Although the current study provides a novel dataset of hippocampus-specific gene expression profiles after 3-week cerebral hypoperfusion in mice, it also has some unavoidable limitations and deficiencies. First, our verifications were still based on the gene level, not the protein level, and the evaluation could not fully explain how these genes might ultimately affect the clinical manifestations of VCI. Future work should consist of the protein expression of the significantly different genes mentioned in the text to provide stronger evidence. Second, our transcriptomic data lacked functional level validation in the two groups of mice, which is something that can be more thoroughly considered when designing future studies. Finally, our results were somewhat descriptive.
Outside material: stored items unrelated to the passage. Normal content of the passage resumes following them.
`src/stsg_pkg.sv`:
```
// Package for the sine table sample generator.
// Holds widths, status codes, the CORDIC gain and the arctangent table.
package stsg_pkg;
  localparam int IndexW = 12;
  localparam int CodeW = 12;
  localparam int StatW = 2;
  localparam int CfgW = 16;
  localparam int ZW = 33;
  localparam int XW = 18;
  localparam int AtanEntries = 24;
  localparam int DefTableDepth = 4096;
  localparam int DefPhaseBits = 16;
  localparam int DefCordicStages = 16;
  localparam logic [XW-1:0] GainQ15 = 18'd19898;
  localparam logic [CfgW-1:0] PeakReset = 16'd4095;
  localparam logic [CfgW-1:0] PeriodReset = 16'd4096;
  localparam logic [StatW-1:0] StOk = 2'd0;
  localparam logic [StatW-1:0] StBadCfg = 2'd1;
  localparam logic [StatW-1:0] StBadIdx = 2'd2;
  localparam logic RegPeak = 1'b0;
  localparam logic RegPeriod = 1'b1;

  function automatic logic [31:0] atan_turns(input int i);
    logic [31:0] t;
    case (i)
      0: t = 32'd536870912;  1: t = 32'd316933406;  2: t = 32'd167458907;
      3: t = 32'd85004756;   4: t = 32'd42667331;   5: t = 32'd21354465;
      6: t = 32'd10679838;   7: t = 32'd5340245;    8: t = 32'd2670163;
      9: t = 32'd1335087;    10: t = 32'd667544;    11: t = 32'd333772;
      12: t = 32'd166886;    13: t = 32'd83443;     14: t = 32'd41722;
      15: t = 32'd20861;     16: t = 32'd10430;     17: t = 32'd5215;
      18: t = 32'd2608;      19: t = 32'd1304;      20: t = 32'd652;
      21: t = 32'd326;       22: t = 32'd163;       23: t = 32'd81;
      default: t = 32'd0;
    endcase
    return t;
  endfunction

  typedef struct packed {
    logic [IndexW-1:0] idx;
    logic [StatW-1:0] status;
    logic [CfgW-2:0] half;
    logic [CfgW-1:0] period;
  } front_item_t;
endpackage

```
`src/stsg_fifo.sv`:
```
// Short queue between the front and back parts.
// Depends on stsg_pkg.
module stsg_fifo (
  input  logic clk,
  input  logic rst,
  input  logic in_valid,
  output logic in_ready,
  input  stsg_pkg::front_item_t in_item,
  output logic out_valid,
  input  logic out_ready,
  output stsg_pkg::front_item_t out_item
);
  import stsg_pkg::*;
  front_item_t mem [4];
  logic [1:0] wp, rp;
  logic [2:0] cnt;
  logic wr, rd;

  assign in_ready = cnt != 3'd4;
  assign out_valid = cnt != 3'd0;
  assign wr = in_valid && in_ready;
  assign rd = out_valid && out_ready;
  assign out_item = mem[rp];

  always_ff @(posedge clk) begin
    if (rst) begin
      wp <= '0;
      rp <= '0;
      cnt <= '0;
    end else begin
      if (wr) wp <= wp + 2'd1;
      if (rd) rp <= rp + 2'd1;
      cnt <= cnt + {2'b0, wr} - {2'b0, rd};
    end
    if (wr) mem[wp] <= in_item;
  end
endmodule

```
`src/design/rlb_pkg.sv`:
```
package rlb_pkg;

    // fixed field widths of the stream payloads
    localparam int FIELD_W      = 48;
    localparam int PICK_W       = 16;
    localparam int S_TDATA_W    = 160;
    localparam int M_TDATA_W    = 96;

    // remainder arithmetic covers divisors up to 64
    localparam int REM_W        = 7;
    localparam int VICTIM_MAX_W = 6;

    typedef enum logic {
        MODE_LOOKUP = 1'b0,
        MODE_INSERT = 1'b1
    } rlb_mode_t;

    // insert command toward the entry array
    typedef struct packed {
        logic                    insert;
        logic [VICTIM_MAX_W-1:0] victim;
    } rlb_cmd_t;

endpackage

```
`src/design/range_lookaside_buffer_core.sv`:
```
// range lookaside buffer: ordered, fully associative list of up to ENTRIES
// address ranges [base, bound)
// input channel s_*: s_tuser is the mode (0 lookup, 1 insert); s_tdata carries
//   address, range base, range bound and the random victim pick
// result channel m_*: one transfer per input transfer, in order; m_tuser is
//   the hit flag, m_tdata the matched base and bound (zero on miss or insert)
// lookups return the first matching entry and mark its position as most
//   recently used; an insert on a full list evicts the entry at pick mod
//   ENTRIES (stepped past the recent position), closes the gap and appends
// path: input register, then one pass of parallel range compares into the
//   result register
// throughput: 1 item per cycle while m_tready holds, via one compare/update
//   pass; each item sees the entry state written by the item before it
// receiver stall: the result register holds, the input register still takes
//   one more item, then s_tready drops until m_tready returns
// reset: entry count and recent position clear, both stages empty; entry
//   contents are not cleared and are only read below the entry count
module range_lookaside_buffer_core #(
    parameter int ENTRIES   = 16,
    parameter int ADDR_BITS = 48
) (
    input  logic                             aclk,
    input  logic                             aresetn,
    // s_tdata: address[47:0], range_base[95:48], range_bound[143:96],
    //          random_pick[159:144]
    input  logic                             s_tvalid,
    output logic                             s_tready,
    input  logic [rlb_pkg::S_TDATA_W-1:0]    s_tdata,
    input  logic [0:0]                       s_tuser,   // mode
    // m_tdata: hit_base[47:0], hit_bound[95:48]
    output logic                             m_tvalid,
    input  logic                             m_tready,
    output logic [rlb_pkg::M_TDATA_W-1:0]    m_tdata,
    output logic [0:0]                       m_tuser    // hit
);
    import rlb_pkg::*;

    // stored width: the smaller of ADDR_BITS and the 48-bit field width
    localparam int SW = (ADDR_BITS < FIELD_W) ? ADDR_BITS : FIELD_W;
    localparam int VW = $clog2(ENTRIES);
    localparam logic [VW-1:0]    LAST_POS = VW'(ENTRIES - 1);
    localparam logic [REM_W-1:0] DIVISOR  = REM_W'(ENTRIES);
    // reciprocal of ENTRIES scaled by 2^32, quotient is exact or one short
    localparam int               PROD_W   = PICK_W + 32;
    localparam logic [31:0]      RECIP    = 32'((64'd1 << 32) / 64'(ENTRIES));

    // input register
    logic             in_valid_reg;
    rlb_mode_t        in_mode_reg;
    logic [SW-1:0]    in_addr_reg;
    logic [SW-1:0]    in_base_reg;
    logic [SW-1:0]    in_bound_reg;
    logic [VW-1:0]    in_pick_rem_reg;   // pick already reduced mod ENTRIES

    // result register
    logic                 m_tvalid_reg;
    logic                 out_hit_reg;
    logic [FIELD_W-1:0]   out_base_reg;
    logic [FIELD_W-1:0]   out_bound_reg;

    logic [VW-1:0] recent_reg;
    logic [VW-1:0] recent_next;

    logic          s_xfer;
    logic          fire;
    logic          is_insert;
    logic [PICK_W-1:0] s_pick;
    logic [PROD_W-1:0] pick_prod;
    logic [PICK_W-1:0] pick_quot;
    logic [PICK_W-1:0] pick_diff;
    logic [REM_W-1:0]  pick_rem;
    logic [VW-1:0] victim_raw;
    logic [VW-1:0] victim;
    rlb_cmd_t      cmd;

    logic [ENTRIES-1:0] match;
    logic [SW-1:0]      base_q  [ENTRIES];
    logic [SW-1:0]      bound_q [ENTRIES];
    logic               hit;
    logic [VW-1:0]      hit_idx;
    logic [SW-1:0]      hit_base;
    logic [SW-1:0]      hit_bound;

    // pass proceeds when the result register is free or being drained
    assign fire     = in_valid_reg && (!m_tvalid_reg || m_tready);
    assign s_tready = !in_valid_reg || fire;
    assign s_xfer   = s_tvalid && s_tready;
    assign is_insert = (in_mode_reg == MODE_INSERT);

    // pick mod ENTRIES ahead of the input register: reciprocal multiply,
    // then at most one compare and subtract
    always_comb begin
        s_pick    = s_tdata[3*FIELD_W+PICK_W-1:3*FIELD_W];
        pick_prod = PROD_W'(s_pick) * PROD_W'(RECIP);
        pick_quot = pick_prod[PROD_W-1:32];
        pick_diff = s_pick - pick_quot * PICK_W'(ENTRIES);
        pick_rem  = pick_diff[REM_W-1:0];
        if (pick_rem >= DIVISOR) begin
            pick_rem = pick_rem - DIVISOR;
        end
    end

    always_ff @(posedge aclk) begin
        if (!aresetn) begin
            in_valid_reg <= 1'b0;
        end else if (s_tready) begin
            in_valid_reg <= s_tvalid;
        end
    end

    always_ff @(posedge aclk) begin
        if (s_xfer) begin
            in_mode_reg     <= rlb_mode_t'(s_tuser[0]);
            in_addr_reg     <= s_tdata[SW-1:0];
            in_base_reg     <= s_tdata[FIELD_W+SW-1:FIELD_W];
            in_bound_reg    <= s_tdata[2*FIELD_W+SW-1:2*FIELD_W];
            in_pick_rem_reg <= pick_rem[VW-1:0];
        end
    end

    // victim: pick mod ENTRIES, stepped past the recent position
    always_comb begin
        victim_raw = in_pick_rem_reg;
        victim     = victim_raw;
        if (victim_raw == recent_reg) begin
            victim = (victim_raw == LAST_POS) ? '0 : victim_raw + VW'(1);
        end
        cmd.insert = fire && is_insert;
        cmd.victim = VICTIM_MAX_W'(victim);
    end

    rlb_entry_array #(
        .ENTRIES (ENTRIES),
        .SW      (SW)
    ) u_entries (
        .aclk        (aclk),
        .aresetn     (aresetn),
        .cmd         (cmd),
        .ins_base    (in_base_reg),
        .ins_bound   (in_bound_reg),
        .lookup_addr (in_addr_reg),
        .match       (match),
        .base_q      (base_q),
        .bound_q     (bound_q)
    );

    rlb_hit_select #(
        .ENTRIES (ENTRIES),
        .SW      (SW)
    ) u_hit_sel (
        .match     (match),
        .base_q    (base_q),
        .bound_q   (bound_q),
        .hit       (hit),
        .hit_idx   (hit_idx),
        .hit_base  (hit_base),
        .hit_bound (hit_bound)
    );

    // only a lookup hit moves the recent position
    always_comb begin
        recent_next = recent_reg;
        if (fire && !is_insert && hit) begin
            recent_next = hit_idx;
        end
    end

    always_ff @(posedge aclk) begin
        if (!aresetn) begin
            recent_reg   <= '0;
            m_tvalid_reg <= 1'b0;
        end else begin
            recent_reg <= recent_next;
            if (fire) begin
                m_tvalid_reg <= 1'b1;
            end else if (m_tready) begin
                m_tvalid_reg <= 1'b0;
            end
        end
    end

    always_ff @(posedge aclk) begin
        if (fire) begin
            if (!is_insert && hit) begin
                out_hit_reg   <= 1'b1;
                out_base_reg  <= FIELD_W'(hit_base);
                out_bound_reg <= FIELD_W'(hit_bound);
            end else begin
                out_hit_reg   <= 1'b0;
                out_base_reg  <= '0;
                out_bound_reg <= '0;
            end
        end
    end

    assign m_tvalid   = m_tvalid_reg;
    assign m_tuser[0] = out_hit_reg;
    assign m_tdata    = {out_bound_reg, out_base_reg};

    // a miss or insert result carries zero data
    a_miss_zero: assert property (@(posedge aclk) disable iff (!aresetn)
        m_tvalid && !m_tuser[0] |-> m_tdata == '0)
        else $error("miss result with nonzero data");

    // an insert always produces a no-hit result
    a_insert_no_hit: assert property (@(posedge aclk) disable iff (!aresetn)
        fire && is_insert |=> m_tvalid && !m_tuser[0])
        else $error("insert produced a hit");

    // input side only blocks while the result is stalled
    a_ready_stall: assert property (@(posedge aclk) disable iff (!aresetn)
        !s_tready |-> in_valid_reg && m_tvalid && !m_tready)
        else $error("input stalled without output backpressure");

    // recent position stays within the list
    a_recent_range: assert property (@(posedge aclk) disable iff (!aresetn)
        recent_reg <= LAST_POS)
        else $error("recent position out of range");

endmodule

```
`src/design/rlb_entry_array.sv`:
```
module rlb_entry_array #(
    parameter int ENTRIES = 16,
    parameter int SW      = 48
) (
    input  logic              aclk,
    input  logic              aresetn,
    input  rlb_pkg::rlb_cmd_t cmd,
    input  logic [SW-1:0]     ins_base,
    input  logic [SW-1:0]     ins_bound,
    input  logic [SW-1:0]     lookup_addr,
    output logic [ENTRIES-1:0] match,
    output logic [SW-1:0]     base_q  [ENTRIES],
    output logic [SW-1:0]     bound_q [ENTRIES]
);
    import rlb_pkg::*;

    localparam int VW = $clog2(ENTRIES);
    localparam int CW = $clog2(ENTRIES + 1);

    logic [SW-1:0] base_reg  [ENTRIES];
    logic [SW-1:0] bound_reg [ENTRIES];
    logic [CW-1:0] count_reg;
    logic [CW-1:0] count_next;
    logic          full;
    logic [VW-1:0] wr_idx;
    logic [VW-1:0] victim;

    always_comb begin
        full   = (count_reg == CW'(ENTRIES));
        wr_idx = count_reg[VW-1:0];
        victim = cmd.victim[VW-1:0];
    end

    // full list: entries at and above the victim slide down, new range goes last
    for (genvar i = 0; i < ENTRIES; i++) begin : g_entry
        if (i == ENTRIES - 1) begin : g_last
            always_ff @(posedge aclk) begin
                if (cmd.insert && (full || wr_idx == VW'(i))) begin
                    base_reg[i]  <= ins_base;
                    bound_reg[i] <= ins_bound;
                end
            end
        end else begin : g_mid
            always_ff @(posedge aclk) begin
                if (cmd.insert) begin
                    if (full) begin
                        if (VW'(i) >= victim) begin
                            base_reg[i]  <= base_reg[i+1];
                            bound_reg[i] <= bound_reg[i+1];
                        end
                    end else if (wr_idx == VW'(i)) begin
                        base_reg[i]  <= ins_base;
                        bound_reg[i] <= ins_bound;
                    end
                end
            end
        end

        assign match[i] = (CW'(i) < count_reg)
                       && (lookup_addr >= base_reg[i])
                       && (lookup_addr <  bound_reg[i]);
        assign base_q[i]  = base_reg[i];
        assign bound_q[i] = bound_reg[i];
    end

    always_comb begin
        count_next = count_reg;
        if (cmd.insert && !full) begin
            count_next = count_reg + CW'(1);
        end
    end

    always_ff @(posedge aclk) begin
        if (!aresetn) begin
            count_reg <= '0;
        end else begin
            count_reg <= count_next;
        end
    end

endmodule

```
`src/design/rlb_hit_select.sv`:
```
module rlb_hit_select #(
    parameter int ENTRIES = 16,
    parameter int SW      = 48
) (
    input  logic [ENTRIES-1:0]         match,
    input  logic [SW-1:0]              base_q  [ENTRIES],
    input  logic [SW-1:0]              bound_q [ENTRIES],
    output logic                       hit,
    output logic [$clog2(ENTRIES)-1:0] hit_idx,
    output logic [SW-1:0]              hit_base,
    output logic [SW-1:0]              hit_bound
);
    import rlb_pkg::*;

    localparam int VW = $clog2(ENTRIES);

    logic [ENTRIES-1:0] first;

    // lowest set bit wins
    assign first = match & (~match + ENTRIES'(1));
    assign hit   = |match;

    always_comb begin
        hit_idx   = '0;
        hit_base  = '0;
        hit_bound = '0;
        for (int i = 0; i < ENTRIES; i++) begin
            if (first[i]) begin
                hit_idx = hit_idx | VW'(i);
            end
            hit_base  = hit_base  | (base_q[i]  & {SW{first[i]}});
            hit_bound = hit_bound | (bound_q[i] & {SW{first[i]}});
        end
    end

endmodule
```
Clearly, there is still much work to be done before this basic research can be translated into clinical results.

Conclusions

In summary, this preliminary study provides valid data for hippocampus-specific gene expression profiles following 3-week severe cerebral hypoperfusion. Our findings demonstrate that elevated levels of gene expression associated with IFN-mediated neuroimmune signaling pathways may play a crucial role in the occurrence and development of chronic ischemic injury. Our RNA-seq database may be helpful as an initial framework for future investigations of the cellular therapies in hypoperfusion-induced neuropathological changes.